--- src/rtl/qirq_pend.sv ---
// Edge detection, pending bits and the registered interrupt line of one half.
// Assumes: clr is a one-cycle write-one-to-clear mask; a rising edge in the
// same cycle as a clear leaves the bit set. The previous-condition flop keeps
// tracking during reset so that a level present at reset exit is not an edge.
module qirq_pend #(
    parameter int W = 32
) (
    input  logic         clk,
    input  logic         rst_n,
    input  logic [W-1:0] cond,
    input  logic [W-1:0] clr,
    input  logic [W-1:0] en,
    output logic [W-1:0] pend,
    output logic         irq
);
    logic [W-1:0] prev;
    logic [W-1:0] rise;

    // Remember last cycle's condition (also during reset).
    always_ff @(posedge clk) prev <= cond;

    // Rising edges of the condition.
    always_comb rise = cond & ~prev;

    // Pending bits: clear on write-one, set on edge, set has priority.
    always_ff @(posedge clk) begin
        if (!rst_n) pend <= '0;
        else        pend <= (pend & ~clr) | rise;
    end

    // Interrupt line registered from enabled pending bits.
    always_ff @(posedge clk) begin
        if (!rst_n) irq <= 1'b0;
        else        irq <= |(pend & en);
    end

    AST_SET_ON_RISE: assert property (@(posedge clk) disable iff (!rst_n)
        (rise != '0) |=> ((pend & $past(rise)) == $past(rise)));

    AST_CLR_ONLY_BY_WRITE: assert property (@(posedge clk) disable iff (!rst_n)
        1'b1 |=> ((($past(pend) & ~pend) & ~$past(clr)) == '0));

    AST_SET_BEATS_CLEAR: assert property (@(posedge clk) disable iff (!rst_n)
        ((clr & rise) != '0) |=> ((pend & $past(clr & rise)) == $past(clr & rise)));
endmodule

□ □ □ □ □ □ □

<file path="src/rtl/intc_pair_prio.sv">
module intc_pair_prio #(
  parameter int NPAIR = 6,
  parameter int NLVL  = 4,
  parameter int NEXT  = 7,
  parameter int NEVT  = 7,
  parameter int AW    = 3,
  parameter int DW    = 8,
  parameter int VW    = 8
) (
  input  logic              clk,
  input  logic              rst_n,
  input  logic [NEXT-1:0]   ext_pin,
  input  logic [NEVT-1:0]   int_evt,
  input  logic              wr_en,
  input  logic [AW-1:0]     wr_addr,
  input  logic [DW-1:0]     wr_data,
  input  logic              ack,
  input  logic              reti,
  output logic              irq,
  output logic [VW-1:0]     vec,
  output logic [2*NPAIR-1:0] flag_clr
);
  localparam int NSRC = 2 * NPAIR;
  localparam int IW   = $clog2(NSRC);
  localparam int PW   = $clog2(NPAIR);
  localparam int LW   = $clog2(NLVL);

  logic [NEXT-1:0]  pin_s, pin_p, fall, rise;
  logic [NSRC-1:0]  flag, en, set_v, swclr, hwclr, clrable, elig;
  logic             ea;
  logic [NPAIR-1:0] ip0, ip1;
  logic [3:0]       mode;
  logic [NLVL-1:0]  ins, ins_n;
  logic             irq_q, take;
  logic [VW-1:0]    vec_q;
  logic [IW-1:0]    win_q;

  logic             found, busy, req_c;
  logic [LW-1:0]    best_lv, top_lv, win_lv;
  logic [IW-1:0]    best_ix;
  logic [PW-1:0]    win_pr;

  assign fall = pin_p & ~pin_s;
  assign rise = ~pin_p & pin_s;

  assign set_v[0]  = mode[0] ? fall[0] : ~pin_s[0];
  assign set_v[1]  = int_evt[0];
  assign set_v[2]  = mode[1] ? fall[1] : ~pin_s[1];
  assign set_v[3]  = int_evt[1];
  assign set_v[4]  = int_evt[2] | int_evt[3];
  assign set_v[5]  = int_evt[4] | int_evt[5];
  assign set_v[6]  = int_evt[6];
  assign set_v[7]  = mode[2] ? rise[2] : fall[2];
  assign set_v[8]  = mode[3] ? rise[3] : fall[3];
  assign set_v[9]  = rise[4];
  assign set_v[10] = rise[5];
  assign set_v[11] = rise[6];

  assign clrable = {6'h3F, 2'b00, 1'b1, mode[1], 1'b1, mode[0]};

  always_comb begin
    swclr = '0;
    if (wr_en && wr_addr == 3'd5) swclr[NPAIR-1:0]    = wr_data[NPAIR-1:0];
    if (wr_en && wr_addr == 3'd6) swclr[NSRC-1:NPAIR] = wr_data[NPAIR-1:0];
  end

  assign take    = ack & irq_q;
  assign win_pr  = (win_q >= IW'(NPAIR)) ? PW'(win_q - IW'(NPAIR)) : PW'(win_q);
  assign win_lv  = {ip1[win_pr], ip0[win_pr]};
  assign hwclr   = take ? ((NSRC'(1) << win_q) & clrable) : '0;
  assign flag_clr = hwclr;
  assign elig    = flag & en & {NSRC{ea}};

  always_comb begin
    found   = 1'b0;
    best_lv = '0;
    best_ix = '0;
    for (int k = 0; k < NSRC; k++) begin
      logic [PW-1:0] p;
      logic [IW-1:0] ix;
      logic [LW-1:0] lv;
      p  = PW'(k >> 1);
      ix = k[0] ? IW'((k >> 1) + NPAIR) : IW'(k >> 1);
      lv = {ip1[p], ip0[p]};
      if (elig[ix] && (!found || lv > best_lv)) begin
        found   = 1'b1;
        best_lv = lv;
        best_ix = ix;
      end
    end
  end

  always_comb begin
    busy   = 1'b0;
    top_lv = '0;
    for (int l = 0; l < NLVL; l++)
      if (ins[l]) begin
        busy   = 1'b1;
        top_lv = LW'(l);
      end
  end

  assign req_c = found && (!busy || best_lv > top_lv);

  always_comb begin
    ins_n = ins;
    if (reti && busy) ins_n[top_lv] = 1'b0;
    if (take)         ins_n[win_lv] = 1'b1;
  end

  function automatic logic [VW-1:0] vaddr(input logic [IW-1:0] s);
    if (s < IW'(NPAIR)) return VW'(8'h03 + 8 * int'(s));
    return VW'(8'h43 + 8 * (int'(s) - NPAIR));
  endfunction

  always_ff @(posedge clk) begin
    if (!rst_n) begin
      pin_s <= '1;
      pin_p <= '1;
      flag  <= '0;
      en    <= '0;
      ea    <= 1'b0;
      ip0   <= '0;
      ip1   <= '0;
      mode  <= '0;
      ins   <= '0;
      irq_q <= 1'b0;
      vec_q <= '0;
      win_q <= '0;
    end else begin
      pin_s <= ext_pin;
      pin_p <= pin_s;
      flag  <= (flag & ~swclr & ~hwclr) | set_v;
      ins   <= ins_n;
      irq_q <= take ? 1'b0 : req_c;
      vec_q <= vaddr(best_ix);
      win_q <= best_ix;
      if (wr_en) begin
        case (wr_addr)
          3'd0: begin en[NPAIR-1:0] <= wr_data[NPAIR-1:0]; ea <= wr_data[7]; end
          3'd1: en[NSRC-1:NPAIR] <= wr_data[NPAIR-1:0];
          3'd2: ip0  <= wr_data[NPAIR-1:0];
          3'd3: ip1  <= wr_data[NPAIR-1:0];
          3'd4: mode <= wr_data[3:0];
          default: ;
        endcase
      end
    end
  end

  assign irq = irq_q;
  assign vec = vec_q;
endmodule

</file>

□ □ □ □ □ □ □

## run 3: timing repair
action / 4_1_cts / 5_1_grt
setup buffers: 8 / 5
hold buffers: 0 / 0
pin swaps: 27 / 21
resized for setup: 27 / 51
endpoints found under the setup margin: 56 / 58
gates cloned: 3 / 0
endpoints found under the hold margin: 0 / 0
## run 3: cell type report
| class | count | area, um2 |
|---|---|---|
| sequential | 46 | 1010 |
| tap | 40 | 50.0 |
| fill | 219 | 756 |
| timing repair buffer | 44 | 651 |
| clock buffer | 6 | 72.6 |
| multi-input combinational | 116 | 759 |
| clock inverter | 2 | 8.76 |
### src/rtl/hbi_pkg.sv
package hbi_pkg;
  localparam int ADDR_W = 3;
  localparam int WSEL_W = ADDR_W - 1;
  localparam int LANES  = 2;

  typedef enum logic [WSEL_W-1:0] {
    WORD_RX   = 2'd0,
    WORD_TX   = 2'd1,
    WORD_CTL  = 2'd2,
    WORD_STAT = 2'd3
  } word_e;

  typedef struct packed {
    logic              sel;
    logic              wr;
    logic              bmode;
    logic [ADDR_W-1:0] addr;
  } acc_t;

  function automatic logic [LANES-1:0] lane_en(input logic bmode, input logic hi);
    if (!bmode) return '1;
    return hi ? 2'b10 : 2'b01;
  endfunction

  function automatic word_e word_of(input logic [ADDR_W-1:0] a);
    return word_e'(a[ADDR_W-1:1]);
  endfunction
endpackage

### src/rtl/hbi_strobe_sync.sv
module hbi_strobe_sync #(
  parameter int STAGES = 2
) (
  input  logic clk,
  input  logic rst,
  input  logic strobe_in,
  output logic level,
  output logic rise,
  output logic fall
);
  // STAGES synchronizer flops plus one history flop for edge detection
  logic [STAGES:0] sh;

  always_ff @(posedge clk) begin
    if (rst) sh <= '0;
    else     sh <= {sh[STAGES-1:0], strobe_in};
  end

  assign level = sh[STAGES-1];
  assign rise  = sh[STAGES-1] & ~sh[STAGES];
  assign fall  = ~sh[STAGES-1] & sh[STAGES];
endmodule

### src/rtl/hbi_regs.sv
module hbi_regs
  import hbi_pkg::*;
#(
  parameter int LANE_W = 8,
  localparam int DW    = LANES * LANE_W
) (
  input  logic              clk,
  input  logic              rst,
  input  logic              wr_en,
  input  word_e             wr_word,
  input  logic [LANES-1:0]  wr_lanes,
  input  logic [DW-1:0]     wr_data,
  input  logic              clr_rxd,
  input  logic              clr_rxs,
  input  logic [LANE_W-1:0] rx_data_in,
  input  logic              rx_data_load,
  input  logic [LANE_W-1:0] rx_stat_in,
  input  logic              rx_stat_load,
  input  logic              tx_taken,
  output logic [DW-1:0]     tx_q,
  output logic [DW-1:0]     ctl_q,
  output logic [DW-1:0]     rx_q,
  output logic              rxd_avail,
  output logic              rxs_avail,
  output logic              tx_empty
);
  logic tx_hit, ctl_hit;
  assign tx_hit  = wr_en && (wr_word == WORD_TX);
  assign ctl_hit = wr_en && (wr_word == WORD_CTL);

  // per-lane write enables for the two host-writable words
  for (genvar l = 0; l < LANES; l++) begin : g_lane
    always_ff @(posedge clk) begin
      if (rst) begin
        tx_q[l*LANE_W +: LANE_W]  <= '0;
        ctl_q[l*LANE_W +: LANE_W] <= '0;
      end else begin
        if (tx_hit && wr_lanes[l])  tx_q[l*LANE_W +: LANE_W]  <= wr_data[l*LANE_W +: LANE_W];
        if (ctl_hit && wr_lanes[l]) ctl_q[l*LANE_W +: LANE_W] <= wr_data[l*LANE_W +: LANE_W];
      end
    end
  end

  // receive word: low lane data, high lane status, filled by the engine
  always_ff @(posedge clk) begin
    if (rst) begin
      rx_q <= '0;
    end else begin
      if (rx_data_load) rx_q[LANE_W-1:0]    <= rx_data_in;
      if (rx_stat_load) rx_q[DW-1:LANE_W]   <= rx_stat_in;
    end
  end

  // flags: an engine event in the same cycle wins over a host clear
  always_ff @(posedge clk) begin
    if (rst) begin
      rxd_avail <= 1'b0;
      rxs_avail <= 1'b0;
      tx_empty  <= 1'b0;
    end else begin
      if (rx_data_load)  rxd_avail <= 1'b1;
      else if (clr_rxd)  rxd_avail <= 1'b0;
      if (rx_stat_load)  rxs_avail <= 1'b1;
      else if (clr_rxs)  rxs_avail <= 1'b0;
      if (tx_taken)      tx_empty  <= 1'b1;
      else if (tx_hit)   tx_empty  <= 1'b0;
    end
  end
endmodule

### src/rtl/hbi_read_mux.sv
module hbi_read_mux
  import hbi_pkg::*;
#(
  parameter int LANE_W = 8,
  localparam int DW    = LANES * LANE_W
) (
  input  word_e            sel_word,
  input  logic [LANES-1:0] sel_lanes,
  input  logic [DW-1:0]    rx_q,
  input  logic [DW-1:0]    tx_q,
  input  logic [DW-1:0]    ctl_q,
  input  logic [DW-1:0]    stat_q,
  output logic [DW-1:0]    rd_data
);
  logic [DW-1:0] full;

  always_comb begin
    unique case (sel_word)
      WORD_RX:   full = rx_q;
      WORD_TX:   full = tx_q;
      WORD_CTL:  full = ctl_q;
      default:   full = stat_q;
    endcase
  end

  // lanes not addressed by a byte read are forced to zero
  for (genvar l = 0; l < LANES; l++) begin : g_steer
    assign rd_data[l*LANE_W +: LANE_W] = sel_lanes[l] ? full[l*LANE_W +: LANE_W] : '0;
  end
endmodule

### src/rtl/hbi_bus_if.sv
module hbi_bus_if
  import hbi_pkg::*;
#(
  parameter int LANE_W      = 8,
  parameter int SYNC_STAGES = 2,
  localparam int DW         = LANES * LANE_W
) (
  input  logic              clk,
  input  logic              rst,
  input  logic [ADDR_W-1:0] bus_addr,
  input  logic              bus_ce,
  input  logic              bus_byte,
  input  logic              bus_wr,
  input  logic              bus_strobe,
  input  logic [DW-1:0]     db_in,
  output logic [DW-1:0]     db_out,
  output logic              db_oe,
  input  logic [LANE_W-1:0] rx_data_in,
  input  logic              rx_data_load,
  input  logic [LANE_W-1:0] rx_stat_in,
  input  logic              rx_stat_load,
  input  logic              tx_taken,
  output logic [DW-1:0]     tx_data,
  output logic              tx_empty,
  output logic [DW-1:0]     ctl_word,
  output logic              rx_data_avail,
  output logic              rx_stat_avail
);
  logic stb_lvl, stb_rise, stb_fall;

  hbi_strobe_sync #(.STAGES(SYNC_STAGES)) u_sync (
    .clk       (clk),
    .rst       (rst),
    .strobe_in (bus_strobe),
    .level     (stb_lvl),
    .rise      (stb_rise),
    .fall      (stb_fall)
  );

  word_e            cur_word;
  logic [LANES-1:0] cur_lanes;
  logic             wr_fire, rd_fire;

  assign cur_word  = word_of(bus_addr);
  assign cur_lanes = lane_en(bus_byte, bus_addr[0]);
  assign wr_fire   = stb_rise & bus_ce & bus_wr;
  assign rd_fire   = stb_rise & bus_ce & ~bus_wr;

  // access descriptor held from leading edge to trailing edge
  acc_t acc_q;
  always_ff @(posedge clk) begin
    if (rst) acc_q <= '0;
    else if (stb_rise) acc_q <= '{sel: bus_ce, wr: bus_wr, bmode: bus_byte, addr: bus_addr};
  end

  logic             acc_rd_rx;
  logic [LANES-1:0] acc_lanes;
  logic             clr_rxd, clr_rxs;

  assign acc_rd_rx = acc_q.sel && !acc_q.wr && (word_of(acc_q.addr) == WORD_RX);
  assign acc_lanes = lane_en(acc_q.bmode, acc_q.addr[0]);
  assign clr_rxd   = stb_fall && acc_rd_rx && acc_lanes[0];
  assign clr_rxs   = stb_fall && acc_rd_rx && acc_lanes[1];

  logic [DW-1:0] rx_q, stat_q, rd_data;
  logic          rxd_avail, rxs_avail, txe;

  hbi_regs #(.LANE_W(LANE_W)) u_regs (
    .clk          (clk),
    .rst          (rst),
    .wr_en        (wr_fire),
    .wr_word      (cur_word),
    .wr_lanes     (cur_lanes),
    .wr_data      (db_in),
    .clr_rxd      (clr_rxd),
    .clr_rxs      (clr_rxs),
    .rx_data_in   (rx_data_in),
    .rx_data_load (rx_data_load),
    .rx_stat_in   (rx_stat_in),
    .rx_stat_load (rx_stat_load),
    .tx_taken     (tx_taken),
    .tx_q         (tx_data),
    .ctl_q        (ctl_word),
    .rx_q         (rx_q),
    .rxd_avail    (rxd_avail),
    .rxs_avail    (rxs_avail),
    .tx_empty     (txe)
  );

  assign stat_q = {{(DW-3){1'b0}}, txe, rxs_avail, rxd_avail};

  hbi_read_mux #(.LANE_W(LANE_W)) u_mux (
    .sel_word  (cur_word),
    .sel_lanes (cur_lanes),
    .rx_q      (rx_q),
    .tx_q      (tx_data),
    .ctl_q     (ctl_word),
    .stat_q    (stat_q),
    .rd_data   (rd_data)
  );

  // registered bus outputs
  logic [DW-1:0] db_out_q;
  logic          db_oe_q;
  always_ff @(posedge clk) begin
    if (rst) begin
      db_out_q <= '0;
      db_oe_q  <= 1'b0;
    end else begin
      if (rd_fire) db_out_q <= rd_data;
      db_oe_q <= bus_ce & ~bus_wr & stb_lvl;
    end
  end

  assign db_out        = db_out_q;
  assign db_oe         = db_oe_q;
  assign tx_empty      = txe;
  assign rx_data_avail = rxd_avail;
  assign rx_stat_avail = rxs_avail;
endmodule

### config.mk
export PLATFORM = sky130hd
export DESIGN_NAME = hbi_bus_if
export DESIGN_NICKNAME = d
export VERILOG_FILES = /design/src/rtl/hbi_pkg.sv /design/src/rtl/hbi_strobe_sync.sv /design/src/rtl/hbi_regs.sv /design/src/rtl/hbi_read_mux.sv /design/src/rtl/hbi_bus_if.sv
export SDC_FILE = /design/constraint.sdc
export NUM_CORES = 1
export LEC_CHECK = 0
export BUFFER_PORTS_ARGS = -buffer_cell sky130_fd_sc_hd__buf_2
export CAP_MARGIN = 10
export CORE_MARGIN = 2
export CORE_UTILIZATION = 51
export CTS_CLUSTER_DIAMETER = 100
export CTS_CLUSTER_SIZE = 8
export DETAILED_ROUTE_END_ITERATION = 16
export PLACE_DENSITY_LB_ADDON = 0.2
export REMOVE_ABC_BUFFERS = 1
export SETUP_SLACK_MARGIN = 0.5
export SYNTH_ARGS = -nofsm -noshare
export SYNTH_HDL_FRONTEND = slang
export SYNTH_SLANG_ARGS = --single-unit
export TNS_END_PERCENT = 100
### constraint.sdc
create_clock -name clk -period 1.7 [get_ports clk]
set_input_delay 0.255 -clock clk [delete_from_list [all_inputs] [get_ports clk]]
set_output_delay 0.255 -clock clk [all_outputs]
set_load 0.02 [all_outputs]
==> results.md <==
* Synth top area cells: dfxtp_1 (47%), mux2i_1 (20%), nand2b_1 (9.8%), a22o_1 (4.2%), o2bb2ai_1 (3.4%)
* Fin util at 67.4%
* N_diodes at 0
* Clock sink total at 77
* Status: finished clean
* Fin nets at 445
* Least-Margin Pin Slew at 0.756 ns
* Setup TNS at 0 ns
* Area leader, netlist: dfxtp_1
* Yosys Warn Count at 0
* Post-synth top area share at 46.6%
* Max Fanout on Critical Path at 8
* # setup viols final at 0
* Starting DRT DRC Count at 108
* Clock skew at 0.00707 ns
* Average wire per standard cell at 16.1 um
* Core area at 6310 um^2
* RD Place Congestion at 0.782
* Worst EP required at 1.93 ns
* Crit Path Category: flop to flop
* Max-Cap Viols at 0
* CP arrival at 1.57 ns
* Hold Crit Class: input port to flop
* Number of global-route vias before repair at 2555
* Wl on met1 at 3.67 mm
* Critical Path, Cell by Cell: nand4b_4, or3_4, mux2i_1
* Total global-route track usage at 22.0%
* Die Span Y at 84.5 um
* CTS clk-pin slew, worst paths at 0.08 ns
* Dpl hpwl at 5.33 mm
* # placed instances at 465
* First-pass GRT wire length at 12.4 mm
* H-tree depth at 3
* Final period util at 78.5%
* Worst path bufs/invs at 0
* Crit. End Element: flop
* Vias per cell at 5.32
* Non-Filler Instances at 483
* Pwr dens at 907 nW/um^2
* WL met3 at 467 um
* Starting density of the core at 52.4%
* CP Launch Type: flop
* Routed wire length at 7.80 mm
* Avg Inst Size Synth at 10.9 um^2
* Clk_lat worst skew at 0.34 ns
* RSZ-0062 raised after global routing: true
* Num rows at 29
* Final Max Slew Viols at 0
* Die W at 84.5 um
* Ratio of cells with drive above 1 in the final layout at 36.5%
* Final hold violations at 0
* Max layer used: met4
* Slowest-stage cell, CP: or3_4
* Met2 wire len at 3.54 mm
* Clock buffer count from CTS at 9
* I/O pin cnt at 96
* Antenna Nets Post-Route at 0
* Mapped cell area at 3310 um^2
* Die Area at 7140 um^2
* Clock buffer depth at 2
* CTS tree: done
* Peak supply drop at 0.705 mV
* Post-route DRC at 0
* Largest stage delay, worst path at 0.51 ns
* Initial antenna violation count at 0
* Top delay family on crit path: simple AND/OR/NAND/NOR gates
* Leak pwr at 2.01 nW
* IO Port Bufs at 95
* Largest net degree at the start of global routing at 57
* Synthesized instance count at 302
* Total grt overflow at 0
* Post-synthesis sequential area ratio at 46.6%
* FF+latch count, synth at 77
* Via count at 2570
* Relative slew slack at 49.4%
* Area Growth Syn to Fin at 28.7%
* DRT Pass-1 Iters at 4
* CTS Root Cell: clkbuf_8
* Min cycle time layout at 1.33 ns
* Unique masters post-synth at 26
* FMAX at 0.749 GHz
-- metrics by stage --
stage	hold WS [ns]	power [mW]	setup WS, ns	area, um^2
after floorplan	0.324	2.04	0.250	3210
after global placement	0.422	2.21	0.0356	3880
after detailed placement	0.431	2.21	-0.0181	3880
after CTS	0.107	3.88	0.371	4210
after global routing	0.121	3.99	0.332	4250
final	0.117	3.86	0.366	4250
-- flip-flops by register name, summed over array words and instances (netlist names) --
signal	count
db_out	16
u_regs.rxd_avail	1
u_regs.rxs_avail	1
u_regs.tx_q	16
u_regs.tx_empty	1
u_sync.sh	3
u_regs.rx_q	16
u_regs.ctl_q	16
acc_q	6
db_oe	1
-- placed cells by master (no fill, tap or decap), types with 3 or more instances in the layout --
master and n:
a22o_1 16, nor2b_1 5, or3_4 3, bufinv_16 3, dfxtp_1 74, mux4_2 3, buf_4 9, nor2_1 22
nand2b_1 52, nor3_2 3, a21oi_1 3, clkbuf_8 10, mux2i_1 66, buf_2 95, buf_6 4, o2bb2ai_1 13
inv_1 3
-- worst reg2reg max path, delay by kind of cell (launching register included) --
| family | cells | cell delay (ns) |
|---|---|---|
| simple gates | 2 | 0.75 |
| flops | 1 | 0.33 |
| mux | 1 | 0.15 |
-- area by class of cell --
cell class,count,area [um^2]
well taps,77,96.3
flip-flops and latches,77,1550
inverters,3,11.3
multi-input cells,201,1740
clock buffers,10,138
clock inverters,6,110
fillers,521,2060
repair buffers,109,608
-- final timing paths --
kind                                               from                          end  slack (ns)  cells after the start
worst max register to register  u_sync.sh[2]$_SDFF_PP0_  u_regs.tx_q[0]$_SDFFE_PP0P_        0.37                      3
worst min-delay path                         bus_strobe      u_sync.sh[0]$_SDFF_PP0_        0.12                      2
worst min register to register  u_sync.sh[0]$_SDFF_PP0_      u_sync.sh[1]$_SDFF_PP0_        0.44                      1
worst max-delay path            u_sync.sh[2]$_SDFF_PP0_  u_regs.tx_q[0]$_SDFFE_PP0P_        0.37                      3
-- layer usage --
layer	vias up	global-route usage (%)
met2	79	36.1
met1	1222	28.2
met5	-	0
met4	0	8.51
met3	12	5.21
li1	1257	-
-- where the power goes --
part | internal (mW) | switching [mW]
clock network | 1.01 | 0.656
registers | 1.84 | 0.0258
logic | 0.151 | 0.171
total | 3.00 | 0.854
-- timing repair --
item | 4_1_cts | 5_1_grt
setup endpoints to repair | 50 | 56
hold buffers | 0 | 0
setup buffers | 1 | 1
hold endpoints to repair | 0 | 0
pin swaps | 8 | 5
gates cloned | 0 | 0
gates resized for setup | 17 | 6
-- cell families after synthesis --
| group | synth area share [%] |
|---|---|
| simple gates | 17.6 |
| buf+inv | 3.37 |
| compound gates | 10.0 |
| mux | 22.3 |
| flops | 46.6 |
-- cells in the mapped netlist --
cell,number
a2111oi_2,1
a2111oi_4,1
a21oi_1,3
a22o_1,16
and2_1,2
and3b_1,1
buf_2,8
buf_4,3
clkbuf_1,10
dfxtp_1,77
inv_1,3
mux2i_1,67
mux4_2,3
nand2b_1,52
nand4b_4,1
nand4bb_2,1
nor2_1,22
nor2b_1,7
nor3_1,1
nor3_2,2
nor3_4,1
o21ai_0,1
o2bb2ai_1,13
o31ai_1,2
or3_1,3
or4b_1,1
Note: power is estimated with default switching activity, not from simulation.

□ □ □ □ □ □ □

About this task: Copy each line of the records that contains the word "cells".

Expected output:
* Synth top area cells: dfxtp_1 (47%), mux2i_1 (20%), nand2b_1 (9.8%), a22o_1 (4.2%), o2bb2ai_1 (3.4%)
* Ratio of cells with drive above 1 in the final layout at 36.5%
-- placed cells by master (no fill, tap or decap), types with 3 or more instances in the layout --
| family | cells | cell delay (ns) |
multi-input cells,201,1740
kind                                               from                          end  slack (ns)  cells after the start
-- cells in the mapped netlist --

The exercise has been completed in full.